Kiluanji Kia Henda, The Merchant of Venice, 2010. From the series Self-Portrait as a White Man

In Venice, authorities either ignore or harass African migrants selling handbags on the street. Kiluanji Kia Henda’s photo remind us that the city was built using African slave labour. Dressed in traditional African clothing and carrying fake designer handbags, the man photographed in the interior of the Istituto Veneto per le Scienze, Lettere ed Arti, is a Senegalese musician, who, like so many other immigrants, is forced to accept whatever job comes his way just to survive. By placing him on a marble plinth, the artist suggests that black people continue to have a place in the story of the city. The title of the portrait, The Merchant of Venice, pays homage to William Shakespeare’s play set in late sixteenth century Venice.
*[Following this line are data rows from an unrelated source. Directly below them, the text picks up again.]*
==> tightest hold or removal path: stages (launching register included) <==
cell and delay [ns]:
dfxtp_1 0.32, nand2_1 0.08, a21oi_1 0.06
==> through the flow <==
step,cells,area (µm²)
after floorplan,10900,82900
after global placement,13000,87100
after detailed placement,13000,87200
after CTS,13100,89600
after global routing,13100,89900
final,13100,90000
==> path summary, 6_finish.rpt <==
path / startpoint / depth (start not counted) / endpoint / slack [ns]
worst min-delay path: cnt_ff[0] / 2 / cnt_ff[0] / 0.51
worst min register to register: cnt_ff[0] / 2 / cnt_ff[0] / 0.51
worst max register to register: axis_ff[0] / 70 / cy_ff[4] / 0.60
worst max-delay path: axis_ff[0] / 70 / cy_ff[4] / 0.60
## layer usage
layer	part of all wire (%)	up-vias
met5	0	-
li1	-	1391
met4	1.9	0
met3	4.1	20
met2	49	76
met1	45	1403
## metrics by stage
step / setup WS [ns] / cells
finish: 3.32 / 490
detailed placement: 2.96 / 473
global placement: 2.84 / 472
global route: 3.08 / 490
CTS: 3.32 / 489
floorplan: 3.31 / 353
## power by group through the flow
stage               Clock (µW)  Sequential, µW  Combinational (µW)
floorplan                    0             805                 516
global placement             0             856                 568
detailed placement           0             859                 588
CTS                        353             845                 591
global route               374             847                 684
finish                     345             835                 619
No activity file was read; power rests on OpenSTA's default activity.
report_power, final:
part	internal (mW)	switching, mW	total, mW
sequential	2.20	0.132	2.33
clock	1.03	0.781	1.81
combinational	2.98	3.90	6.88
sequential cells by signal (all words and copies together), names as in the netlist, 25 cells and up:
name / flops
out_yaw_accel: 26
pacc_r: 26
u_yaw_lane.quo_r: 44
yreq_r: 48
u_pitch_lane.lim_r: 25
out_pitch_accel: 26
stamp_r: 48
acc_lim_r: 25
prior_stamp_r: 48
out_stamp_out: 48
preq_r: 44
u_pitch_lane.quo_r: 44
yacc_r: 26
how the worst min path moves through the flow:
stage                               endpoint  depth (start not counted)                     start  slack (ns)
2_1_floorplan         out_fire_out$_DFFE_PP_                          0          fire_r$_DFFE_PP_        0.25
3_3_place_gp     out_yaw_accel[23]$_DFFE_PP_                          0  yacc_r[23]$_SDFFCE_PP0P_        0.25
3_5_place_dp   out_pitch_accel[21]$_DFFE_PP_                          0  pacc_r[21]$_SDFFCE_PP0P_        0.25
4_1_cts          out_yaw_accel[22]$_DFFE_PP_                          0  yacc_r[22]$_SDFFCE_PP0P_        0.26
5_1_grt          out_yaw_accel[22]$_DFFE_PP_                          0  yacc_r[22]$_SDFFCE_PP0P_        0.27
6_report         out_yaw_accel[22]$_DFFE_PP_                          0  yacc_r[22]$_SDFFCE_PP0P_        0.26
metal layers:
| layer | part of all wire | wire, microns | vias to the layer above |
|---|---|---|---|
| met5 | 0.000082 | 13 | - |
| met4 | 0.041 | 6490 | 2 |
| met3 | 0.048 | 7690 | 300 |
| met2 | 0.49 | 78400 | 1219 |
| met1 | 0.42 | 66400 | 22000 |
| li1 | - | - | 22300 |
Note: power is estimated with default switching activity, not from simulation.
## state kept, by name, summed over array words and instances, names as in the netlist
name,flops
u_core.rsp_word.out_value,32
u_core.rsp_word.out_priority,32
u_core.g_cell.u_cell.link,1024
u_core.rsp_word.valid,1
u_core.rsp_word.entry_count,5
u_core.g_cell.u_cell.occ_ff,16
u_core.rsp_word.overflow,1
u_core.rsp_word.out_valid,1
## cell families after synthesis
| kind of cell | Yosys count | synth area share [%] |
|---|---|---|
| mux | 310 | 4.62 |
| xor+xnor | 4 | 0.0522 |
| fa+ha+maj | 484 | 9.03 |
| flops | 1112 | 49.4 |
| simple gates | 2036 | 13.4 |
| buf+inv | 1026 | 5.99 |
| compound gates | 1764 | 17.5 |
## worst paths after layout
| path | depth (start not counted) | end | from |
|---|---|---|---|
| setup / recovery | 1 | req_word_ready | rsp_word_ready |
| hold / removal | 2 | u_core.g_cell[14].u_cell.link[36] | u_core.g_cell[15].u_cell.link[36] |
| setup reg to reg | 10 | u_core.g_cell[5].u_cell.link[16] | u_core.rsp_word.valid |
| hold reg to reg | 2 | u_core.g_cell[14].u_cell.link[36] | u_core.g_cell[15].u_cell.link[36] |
File: src/sv/cbdt_serial_mul.sv
// Bit-serial unsigned multiplier, one multiplier bit per cycle.
// Depends on cbdt_pkg for the operand width.
module cbdt_serial_mul import cbdt_pkg::*; (
    input  logic                 aclk,
    input  logic                 aresetn,
    input  logic                 load,
    input  logic [MUL_W-1:0]     a,
    input  logic [MUL_W-1:0]     b,
    output logic                 busy,
    output logic [2*MUL_W-1:0]   product
);

    localparam int CNT_W = $clog2(MUL_W);

    logic [MUL_W-1:0]   a_reg, a_next;
    logic [MUL_W-1:0]   b_reg, b_next;
    logic [2*MUL_W-1:0] acc_reg, acc_next;
    logic [CNT_W-1:0]   cnt_reg, cnt_next;
    logic               busy_reg, busy_next;
    logic [MUL_W:0]     sum;

    always_comb begin
        sum       = {1'b0, acc_reg[2*MUL_W-1:MUL_W]} + {1'b0, (b_reg[0] ? a_reg : '0)};
        a_next    = a_reg;
        b_next    = b_reg;
        acc_next  = acc_reg;
        cnt_next  = cnt_reg;
        busy_next = busy_reg;
        if (load) begin
            a_next    = a;
            b_next    = b;
            acc_next  = '0;
            cnt_next  = '0;
            busy_next = 1'b1;
        end else if (busy_reg) begin
            acc_next = {sum, acc_reg[MUL_W-1:1]};
            b_next   = {1'b0, b_reg[MUL_W-1:1]};
            cnt_next = cnt_reg + 1'b1;
            if (cnt_reg == CNT_W'(MUL_W - 1)) begin
                busy_next = 1'b0;
            end
        end
    end

    always_ff @(posedge aclk) begin
        if (!aresetn) begin
            busy_reg <= 1'b0;
            cnt_reg  <= '0;
        end else begin
            busy_reg <= busy_next;
            cnt_reg  <= cnt_next;
        end
    end

    always_ff @(posedge aclk) begin
        a_reg   <= a_next;
        b_reg   <= b_next;
        acc_reg <= acc_next;
    end

    assign busy    = busy_reg;
    assign product = acc_reg;

endmodule
$ cat src/hw/rtl/bau_pkg.sv
// types and constants shared by the decimal adjust unit and its checker
package bau_pkg;

  localparam logic [2:0] CMD_DAA = 3'd0;
  localparam logic [2:0] CMD_DAS = 3'd1;
  localparam logic [2:0] CMD_AAA = 3'd2;
  localparam logic [2:0] CMD_AAS = 3'd3;
  localparam logic [2:0] CMD_AAM = 3'd4;
  localparam logic [2:0] CMD_AAD = 3'd5;

  localparam logic [3:0]  NIB_MAX   = 4'd9;
  localparam logic [7:0]  BCD_MAX   = 8'h99;
  localparam logic [7:0]  ADJ_LO    = 8'h06;
  localparam logic [7:0]  ADJ_HI    = 8'h60;
  localparam logic [15:0] ADJ_AX    = 16'h0106;
  localparam logic [15:0] ADJ_AX_LO = 16'h0006;

  typedef struct packed {
    logic [2:0] cmd;
    logic [7:0] al_in;
    logic [7:0] ah_in;
    logic       carry_in;
    logic       aux_carry_in;
    logic [7:0] base;
  } bau_in_t;

  typedef struct packed {
    logic [7:0] al_out;
    logic [7:0] ah_out;
    logic       carry_out;
    logic       aux_carry_out;
    logic       sign_flag;
    logic       zero_flag;
    logic       parity_flag;
    logic       szp_written;
    logic       divide_error;
  } bau_out_t;

endpackage
<file path="src/sv/pcse_pkg.sv">
// shared types, field widths and codes for the page content store engine
// no dependencies; imported by every module of the block
package pcse_pkg;

  localparam int PAGE_BYTES_DEF = 1024;

  localparam int CMD_W  = 3;
  localparam int OFF_W  = 10;
  localparam int LEN_W  = 11;
  localparam int BYTE_W = 8;
  localparam int ST_W   = 2;
  localparam int IDX_W  = 10;
  localparam int CNT_W  = 11;

  localparam logic [CNT_W-1:0] CNT_MAX = 11'd2047;

  // command codes
  localparam logic [CMD_W-1:0] OP_WRITE  = 3'd0;
  localparam logic [CMD_W-1:0] OP_APPEND = 3'd1;
  localparam logic [CMD_W-1:0] OP_CLEAR  = 3'd2;
  localparam logic [CMD_W-1:0] OP_FIND   = 3'd3;
  localparam logic [CMD_W-1:0] OP_COUNT  = 3'd4;
  localparam logic [CMD_W-1:0] OP_FIT    = 3'd5;

  // result status codes
  localparam logic [ST_W-1:0] ST_OK        = 2'd0;
  localparam logic [ST_W-1:0] ST_NOT_FOUND = 2'd1;
  localparam logic [ST_W-1:0] ST_NO_END    = 2'd2;

  // configuration register indexes
  localparam logic REG_END_MARKER   = 1'b0;
  localparam logic REG_EMPTY_MARKER = 1'b1;

  // which scan the datapath sets up
  typedef enum logic [2:0] {
    SS_FIND  = 3'd0,  // match data byte from offset
    SS_COUNT = 3'd1,  // count empty bytes
    SS_END   = 3'd2,  // match end marker from zero
    SS_FIRST = 3'd3,  // match empty marker from zero
    SS_FIT   = 3'd4   // empty run search from max(offset, first empty)
  } start_t;

  typedef struct packed {
    logic   item_load;
    logic   wr_item;
    logic   clr_start;
    logic   scan_start;
    start_t start_kind;
    logic   run;
    logic   app_begin;
    logic   app_put;
    logic   app_mark;
    logic   res_load;
  } ctl_cmd_t;

  typedef struct packed {
    logic [CMD_W-1:0] item_cmd;
    logic             item_whole;
    logic             app_active;
    logic             scan_done;
    logic             scan_hit;
  } ctl_stat_t;

endpackage

</file>
<file path="src/sv/pcse_ctrl.sv">
// sequencing state machine of the page content store engine
// depends on pcse_pkg; drives the datapath through ctl_cmd_t
module pcse_ctrl
  import pcse_pkg::*;
(
  input  logic      clk,
  input  logic      rst,
  input  logic      in_valid,
  output logic      in_ready,
  output logic      out_valid,
  input  logic      out_ready,
  input  ctl_stat_t st,
  output ctl_cmd_t  cmd
);

  typedef enum logic [8:0] {
    S_IDLE     = 9'b000000001,
    S_DISPATCH = 9'b000000010,
    S_SCAN     = 9'b000000100,
    S_CLR      = 9'b000001000,
    S_APP_SCAN = 9'b000010000,
    S_APP_PUT  = 9'b000100000,
    S_APP_END  = 9'b001000000,
    S_FIT1     = 9'b010000000,
    S_DONE     = 9'b100000000
  } state_t;

  state_t state, state_next;
  logic   out_valid_next;
  logic   out_free;

  assign out_free = !out_valid || out_ready;
  assign in_ready = (state == S_IDLE);

  always_comb begin
    state_next = state;
    cmd        = '0;
    cmd.start_kind = SS_FIND;
    case (state)
      S_IDLE: begin
        if (in_valid) begin
          cmd.item_load = 1'b1;
          state_next    = S_DISPATCH;
        end
      end
      S_DISPATCH: begin
        case (st.item_cmd)
          OP_WRITE: begin
            cmd.wr_item = 1'b1;
            state_next  = S_DONE;
          end
          OP_APPEND: begin
            if (st.app_active) begin
              state_next = S_APP_PUT;
            end else begin
              cmd.scan_start = 1'b1;
              cmd.start_kind = SS_END;
              state_next     = S_APP_SCAN;
            end
          end
          OP_CLEAR: begin
            cmd.clr_start = 1'b1;
            state_next    = S_CLR;
          end
          OP_FIND: begin
            cmd.scan_start = 1'b1;
            cmd.start_kind = SS_FIND;
            state_next     = S_SCAN;
          end
          OP_COUNT: begin
            cmd.scan_start = 1'b1;
            cmd.start_kind = SS_COUNT;
            state_next     = S_SCAN;
          end
          OP_FIT: begin
            cmd.scan_start = 1'b1;
            cmd.start_kind = SS_FIRST;
            state_next     = S_FIT1;
          end
          default: state_next = S_DONE;
        endcase
      end
      S_SCAN, S_CLR: begin
        cmd.run = 1'b1;
        if (st.scan_done) state_next = S_DONE;
      end
      S_APP_SCAN: begin
        cmd.run = 1'b1;
        if (st.scan_done) begin
          cmd.app_begin = 1'b1;
          state_next    = S_APP_PUT;
        end
      end
      S_APP_PUT: begin
        cmd.app_put = 1'b1;
        state_next  = S_APP_END;
      end
      S_APP_END: begin
        cmd.app_mark = 1'b1;
        state_next   = S_DONE;
      end
      S_FIT1: begin
        cmd.run = 1'b1;
        if (st.scan_done) begin
          if (st.scan_hit && !st.item_whole) begin
            cmd.scan_start = 1'b1;
            cmd.start_kind = SS_FIT;
            state_next     = S_SCAN;
          end else begin
            state_next = S_DONE;
          end
        end
      end
      S_DONE: begin
        if (out_free) begin
          cmd.res_load = 1'b1;
          state_next   = S_IDLE;
        end
      end
      default: state_next = S_IDLE;
    endcase
  end

  always_comb begin
    out_valid_next = out_valid;
    if (cmd.res_load) out_valid_next = 1'b1;
    else if (out_ready) out_valid_next = 1'b0;
  end

  always_ff @(posedge clk) begin
    if (rst) begin
      state     <= S_IDLE;
      out_valid <= 1'b0;
    end else begin
      state     <= state_next;
      out_valid <= out_valid_next;
    end
  end

  a_accept_dispatch: assert property (@(posedge clk) disable iff (rst)
    (in_valid && in_ready) |=> (state == S_DISPATCH))
    else $error("accepted beat did not move to dispatch");

  a_load_when_free: assert property (@(posedge clk) disable iff (rst)
    cmd.res_load |-> out_free)
    else $error("result loaded over an untaken result");

  a_done_delivers: assert property (@(posedge clk) disable iff (rst)
    (state == S_DONE && out_free) |=> (state == S_IDLE && out_valid))
    else $error("finished item did not reach the output register");

endmodule

</file>
### src/smd_round.sv
// ----------------------------------------------------------------------------
// smd_round: one sha-1 round
// schedule word selection and the a..e update for round index t
// ----------------------------------------------------------------------------
module smd_round (
   input  smd_pkg::work_type                  w_in,
   input  logic [smd_pkg::ROUND_W-1:0]        round_idx,
   input  logic [smd_pkg::WORD_W-1:0]         msg_word,
   input  smd_pkg::taps_type                  taps,
   output smd_pkg::work_type                  w_out,
   output logic [smd_pkg::WORD_W-1:0]         sched_word
);

   logic [smd_pkg::WORD_W-1:0] mix;
   logic [smd_pkg::WORD_W-1:0] f;
   logic [smd_pkg::WORD_W-1:0] k;
   logic [smd_pkg::WORD_W-1:0] rot_a;

   always_comb begin
      mix = taps.t3 ^ taps.t8 ^ taps.t14 ^ taps.t16;
      // first sixteen rounds take the message words as stored
      if (round_idx <= smd_pkg::LAST_LOADED) begin
         sched_word = msg_word;
      end else begin
         sched_word = {mix[smd_pkg::WORD_W-2:0], mix[smd_pkg::WORD_W-1]};
      end

      if (round_idx < 7'd20) begin
         f = (w_in.b & w_in.c) ^ (~w_in.b & w_in.d);
         k = smd_pkg::K0;
      end else if (round_idx < 7'd40) begin
         f = w_in.b ^ w_in.c ^ w_in.d;
         k = smd_pkg::K1;
      end else if (round_idx < 7'd60) begin
         f = (w_in.b & w_in.c) ^ (w_in.b & w_in.d) ^ (w_in.c & w_in.d);
         k = smd_pkg::K2;
      end else begin
         f = w_in.b ^ w_in.c ^ w_in.d;
         k = smd_pkg::K3;
      end

      rot_a   = {w_in.a[26:0], w_in.a[31:27]};
      w_out.a = rot_a + f + w_in.e + k + sched_word;
      w_out.b = w_in.a;
      w_out.c = {w_in.b[1:0], w_in.b[31:2]};
      w_out.d = w_in.c;
      w_out.e = w_in.d;
   end

endmodule
`config.mk`:
```
export PLATFORM = sky130hd
export DESIGN_NAME = i2c_master_register_transfer_sequencer_unit_flat
export DESIGN_NICKNAME = d
export VERILOG_FILES = /design/src/design/i2c_seq_pkg.sv /design/src/design/i2c_seq_if.sv /design/src/design/i2c_master_register_transfer_sequencer_unit.sv /design/src/design/i2c_seq_store.sv /design/src/design/i2c_seq_core.sv /design/src/flat_wrapper.sv
export SDC_FILE = /design/constraint.sdc
export NUM_CORES = 1
export LEC_CHECK = 0
export ABC_CLOCK_PERIOD_IN_PS = 4200
export BUFFER_PORTS_ARGS = -buffer_cell sky130_fd_sc_hd__buf_2
export CAP_MARGIN = 10
export CORE_ASPECT_RATIO = 0.9
export CORE_UTILIZATION = 50
export CTS_CLUSTER_DIAMETER = 60
export CTS_CLUSTER_SIZE = 8
export DETAILED_ROUTE_END_ITERATION = 12
export PLACE_DENSITY = 0.68
export SYNTH_ARGS = -nofsm -noshare
export SYNTH_HDL_FRONTEND = slang
export SYNTH_HIERARCHICAL = 1
export SYNTH_SLANG_ARGS = --single-unit
```
`constraint.sdc`:
```
create_clock -name clock -period 4.2 [get_ports clock]
set_input_delay 0.63 -clock clock [delete_from_list [all_inputs] [get_ports clock]]
set_output_delay 0.63 -clock clock [all_outputs]
set_load 0.01 [all_outputs]
```
===== src/rtl/bbn_div.sv =====
`timescale 1ns / 1ps

// Restoring divider, one quotient bit per cycle. Quotient saturates to QUO_W bits.
module bbn_div #(
	parameter int NUM_W = 47,
	parameter int DEN_W = 32,
	parameter int QUO_W = 32
) (
	input  logic             clk,
	input  logic             arst_n,
	input  logic             start,
	input  logic [NUM_W-1:0] num,
	input  logic [DEN_W-1:0] den,
	output logic             done,
	output logic [QUO_W-1:0] quo
);

	localparam int CNT_W = $clog2(NUM_W + 1);

	logic             busy_q;
	logic             done_q;
	logic [CNT_W-1:0] cnt_q;
	logic [NUM_W-1:0] num_q;
	logic [NUM_W-1:0] quo_q;
	logic [DEN_W-1:0] den_q;
	logic [DEN_W-1:0] rem_q;
	logic [DEN_W:0]   shifted;
	logic [DEN_W:0]   trial;
	logic             ge;

	assign shifted = {rem_q, num_q[NUM_W-1]};
	assign trial   = shifted - {1'b0, den_q};
	assign ge      = !trial[DEN_W];

	always_ff @(posedge clk or negedge arst_n) begin
		if (!arst_n) begin
			busy_q <= 1'b0;
			done_q <= 1'b0;
			cnt_q  <= '0;
			num_q  <= '0;
			quo_q  <= '0;
			den_q  <= '0;
			rem_q  <= '0;
		end else begin
			done_q <= 1'b0;
			if (start && !busy_q) begin
				busy_q <= 1'b1;
				cnt_q  <= CNT_W'(NUM_W);
				num_q  <= num;
				den_q  <= den;
				rem_q  <= '0;
				quo_q  <= '0;
			end else if (busy_q) begin
				rem_q <= ge ? trial[DEN_W-1:0] : shifted[DEN_W-1:0];
				num_q <= num_q << 1;
				quo_q <= {quo_q[NUM_W-2:0], ge};
				cnt_q <= cnt_q - CNT_W'(1);
				if (cnt_q == CNT_W'(1)) begin
					busy_q <= 1'b0;
					done_q <= 1'b1;
				end
			end
		end
	end

	assign done = done_q;
	assign quo  = (|quo_q[NUM_W-1:QUO_W]) ? '1 : quo_q[QUO_W-1:0];

endmodule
Mónica de Miranda, Path to the Stars (film still), 2022


Mónica de Miranda, Path to the Stars (film still), 2022


Mónica de Miranda, Path to the Stars (film still), 2022

Mónica de Miranda, Path to the Stars, 2022

O Caminho das Estrelas [Path to the Stars] is a 1953 poem by Agostinho Neto, leader of the anti-colonial movement and first President of Angola following independence from Portugal. Mónica de Miranda’s video revisits the legacy of anti-colonial resistance in Angola, inviting the audience to follow the journey of an ex-combatant of the Angolan War of Independence as she travels by boat past the banks of the Kwanza River, the birthplace of the Kingdom of Ndongo, a point of entry for the Portuguese invasion in 1482 and, as such, a powerful symbol of independence. Angola’s currency Kwanza, is named after the river.
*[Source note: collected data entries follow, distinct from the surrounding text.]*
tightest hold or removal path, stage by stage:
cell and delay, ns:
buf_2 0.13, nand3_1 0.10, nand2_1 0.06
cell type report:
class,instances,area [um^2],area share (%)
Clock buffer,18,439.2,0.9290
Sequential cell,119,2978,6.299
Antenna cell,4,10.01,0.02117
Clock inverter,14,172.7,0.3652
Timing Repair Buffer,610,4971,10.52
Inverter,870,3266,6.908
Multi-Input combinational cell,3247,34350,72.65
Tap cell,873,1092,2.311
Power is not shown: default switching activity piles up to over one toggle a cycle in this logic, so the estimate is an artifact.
===== src/hdl/ffea_pkg.sv =====
package ffea_pkg;

  localparam int BASE_W    = 36;
  localparam int LEN_W     = 24;
  localparam int CNT_W     = 16;
  localparam int CFG_W     = 36;
  localparam int CFG_IDX_W = 1;

  // Heap defaults: byte address 0x200000 in 4 KiB pages, 126 blocks of 256 pages.
  localparam int PAGE_SHIFT = 12;
  localparam logic [BASE_W-1:0] HEAP_START_DEFAULT = BASE_W'(36'h200000 >> PAGE_SHIFT);
  localparam logic [LEN_W-1:0]  HEAP_TOTAL_DEFAULT = LEN_W'(256 * 126);
  localparam logic [LEN_W:0]    LEN_LIMIT          = {1'b0, {LEN_W{1'b1}}};

  localparam logic CMD_ALLOC = 1'b0;
  localparam logic CMD_FREE  = 1'b1;

  localparam logic [CFG_IDX_W-1:0] REG_HEAP_START = 1'd0;
  localparam logic [CFG_IDX_W-1:0] REG_HEAP_TOTAL = 1'd1;

  typedef enum logic [1:0] {
    ST_OK       = 2'd0,
    ST_NO_SPACE = 2'd1,
    ST_FULL     = 2'd2,
    ST_ZERO     = 2'd3
  } status_t;

  typedef struct packed {
    logic [BASE_W-1:0] base;
    logic [LEN_W-1:0]  len;
  } ext_t;

  typedef enum logic [2:0] {
    RD_NONE, RD_ZERO, RD_INC, RD_DEC, RD_LAST
  } rd_sel_t;

  typedef enum logic [3:0] {
    WR_NONE, WR_HEAP, WR_SHRINK, WR_DOWN, WR_UP,
    WR_MERGE_L, WR_MERGE_LR, WR_JOIN_R, WR_NEW
  } wr_sel_t;

  typedef enum logic [1:0] {
    USED_HOLD, USED_LOAD, USED_INC, USED_DEC
  } used_op_t;

  typedef struct packed {
    logic     latch;
    rd_sel_t  rd_sel;
    wr_sel_t  wr_sel;
    used_op_t used_op;
    logic     scan_cap;
    logic     page_cap;
    logic     finish;
    status_t  status;
  } ctl_t;

  typedef struct packed {
    logic count_zero;
    logic is_free;
    logic used_zero;
    logic used_full;
    logic fit;
    logic fit_exact;
    logic more;
    logic is_left;
    logic left_ok;
    logic lr_ok;
    logic right_ok;
    logic ins_at_end;
    logic at_ins_idx;
  } stat_t;

endpackage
Samuel Fosso, Diptych 1, ALLONZENFANS series, 2013


Samuel Fosso, Diptych 2, ALLONZENFANS series, 2013

Samuel Fosso’s Allonzenfans series is a collection of self-portraits, presented as diptychs that pays tribute to the often-forgotten contribution of the African soldiers who fought alongside the French army during the First and Second World Wars.
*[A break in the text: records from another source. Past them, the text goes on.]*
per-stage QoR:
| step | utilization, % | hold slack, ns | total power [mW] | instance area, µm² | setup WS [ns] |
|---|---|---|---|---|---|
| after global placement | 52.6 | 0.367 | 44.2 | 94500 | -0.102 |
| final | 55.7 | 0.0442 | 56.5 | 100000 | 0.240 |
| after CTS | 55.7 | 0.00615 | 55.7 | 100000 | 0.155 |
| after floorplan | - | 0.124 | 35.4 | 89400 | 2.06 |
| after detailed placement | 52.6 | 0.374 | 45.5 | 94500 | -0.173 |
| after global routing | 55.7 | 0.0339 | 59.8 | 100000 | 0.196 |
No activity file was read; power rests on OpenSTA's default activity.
### src/sv/htst_pkg.sv
package htst_pkg;

  // Table geometry
  localparam int TABLE_DEPTH = 64;
  localparam int IDX_W       = $clog2(TABLE_DEPTH);
  localparam int CNT_W       = IDX_W + 1;

  // Field widths
  localparam int ADDR_W  = 48;
  localparam int LT_W    = 2;
  localparam int LEN_W   = 16;
  localparam int SEC_W   = 16;
  localparam int CTR_W   = 64;
  localparam int SPAN_W  = 48;
  localparam int RATE_W  = 32;
  localparam int KIND_W  = 3;
  localparam int EIDX_W  = 6;
  localparam int KEY_W   = ADDR_W + LT_W;

  // Serial divider: quotient of up to (span << 4), divisor up to 16 bits
  localparam int DIV_W     = SPAN_W + 4;
  localparam int DVSR_W    = SEC_W;
  localparam int DIV_CNT_W = $clog2(DIV_W + 1);

  // span*8/1000 reduces to span/125; span/1024 is a shift by 10
  localparam int KBIT_DIV   = 125;
  localparam int KBYTE_SHFT = 10;

  // Divide by 125 by folding against 128: 128*t + u leaves u + 3*t
  localparam int KBIT_SHFT  = 7;

  // Result kinds
  localparam logic [KIND_W-1:0] KIND_SRC_BASE = 3'd0;
  localparam logic [KIND_W-1:0] KIND_DST_BASE = 3'd3;
  localparam logic [KIND_W-1:0] KIND_REPORT   = 3'd6;

  // Lookup outcome, added to the kind base
  localparam logic [1:0] ST_FOUND   = 2'd0;
  localparam logic [1:0] ST_ADDED   = 2'd1;
  localparam logic [1:0] ST_DROPPED = 2'd2;

  // Per-entry counter record
  typedef struct packed {
    logic [CTR_W-1:0]  in_pk;
    logic [CTR_W-1:0]  in_ip;
    logic [CTR_W-1:0]  in_by;
    logic [CTR_W-1:0]  out_pk;
    logic [CTR_W-1:0]  out_ip;
    logic [CTR_W-1:0]  out_by;
    logic [SPAN_W-1:0] span_in;
    logic [SPAN_W-1:0] span_out;
  } cnt_entry_t;

  localparam int ENTRY_W = $bits(cnt_entry_t);

  // Datapath operations issued by the controller
  typedef enum logic [3:0] {
    OP_NONE,
    OP_CAPTURE,
    OP_SCAN_NEXT,
    OP_HIT,
    OP_MISS,
    OP_UPDATE,
    OP_NEXT_SIDE,
    OP_TICK_LOAD,
    OP_Q_SHIFT,
    OP_Q_DIV,
    OP_Q_TAKE,
    OP_R_DIV,
    OP_R_TAKE,
    OP_NEXT_ENTRY
  } dp_op_t;

  typedef struct packed {
    dp_op_t op;
  } dp_cmd_t;

  typedef struct packed {
    logic hit;
    logic idx_lt_cnt;
    logic cnt_zero;
    logic side;
    logic dir;
    logic div_busy;
    logic rate_unit;
    logic last_entry;
    logic is_tick;
  } dp_stat_t;

endpackage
Samuel Fosso, The Chief: He Who Sold Africa to the Colonists, from the series Tati, 1997, print 2008

In each photograph in the Tati series, Samuel Fosso impersonates various figures to explore issues around gender and stereotypes. One of them is The Chief (the one who sold Africa to the colonists) is a self-portrait that interrogates the role of African chiefs in the slave trade.


Arthur Bispo do Rosário, Grande Veleiro (attributed), 1970. Museu Bispo do Rosário Arte Contemporânea


Larry Achiampong. Relic Traveller: Phase 1, 2017


Bruno Baptistelli, Linguagem, 2015


Simone Leigh, Dunham, 2017


Views of the exhibition “Project a Black Planet: The Art and Culture of Panafrica”, 2025. Photo: Miquel Coll

Simone Leigh’s Dunham examines the relationship between the black female body and vernacular architectural traditions from Africa by combining a ceramic bust of a woman with a dome-shaped raffia skirt. The sculpture’s title is a tribute to the pioneering choreographer, dancer and social activist Katherine Dunham, whose dance practice introduced movement styles from Africa and the Caribbean into the Western vocabulary of modern dance.


Tavares Strachan, Kojo, 2021


Views of the exhibition “Project a Black Planet: The Art and Culture of Panafrica”, 2025. Photo: Miquel Coll


The Otolith Group, A Massive Concentration of Black Interscalar Energy (detail), 2023


Moataz Nasr, The People (El shaab), 2012


Melvin Edwards, Afrophoenix No.1, 1963

Curated by MACBA director Elvira Dyangani Ose, along with Antawan Byrd, Adom Getachew and Matthew S. Witkovsky, Project a black planet: the art and culture of Panafrica will open Barbican Centre, London, on 11 June 2026 and move to KANAL-Centre Pompidou, Brussels, Spring 2027. The project premiered at the Art Institute of Chicago.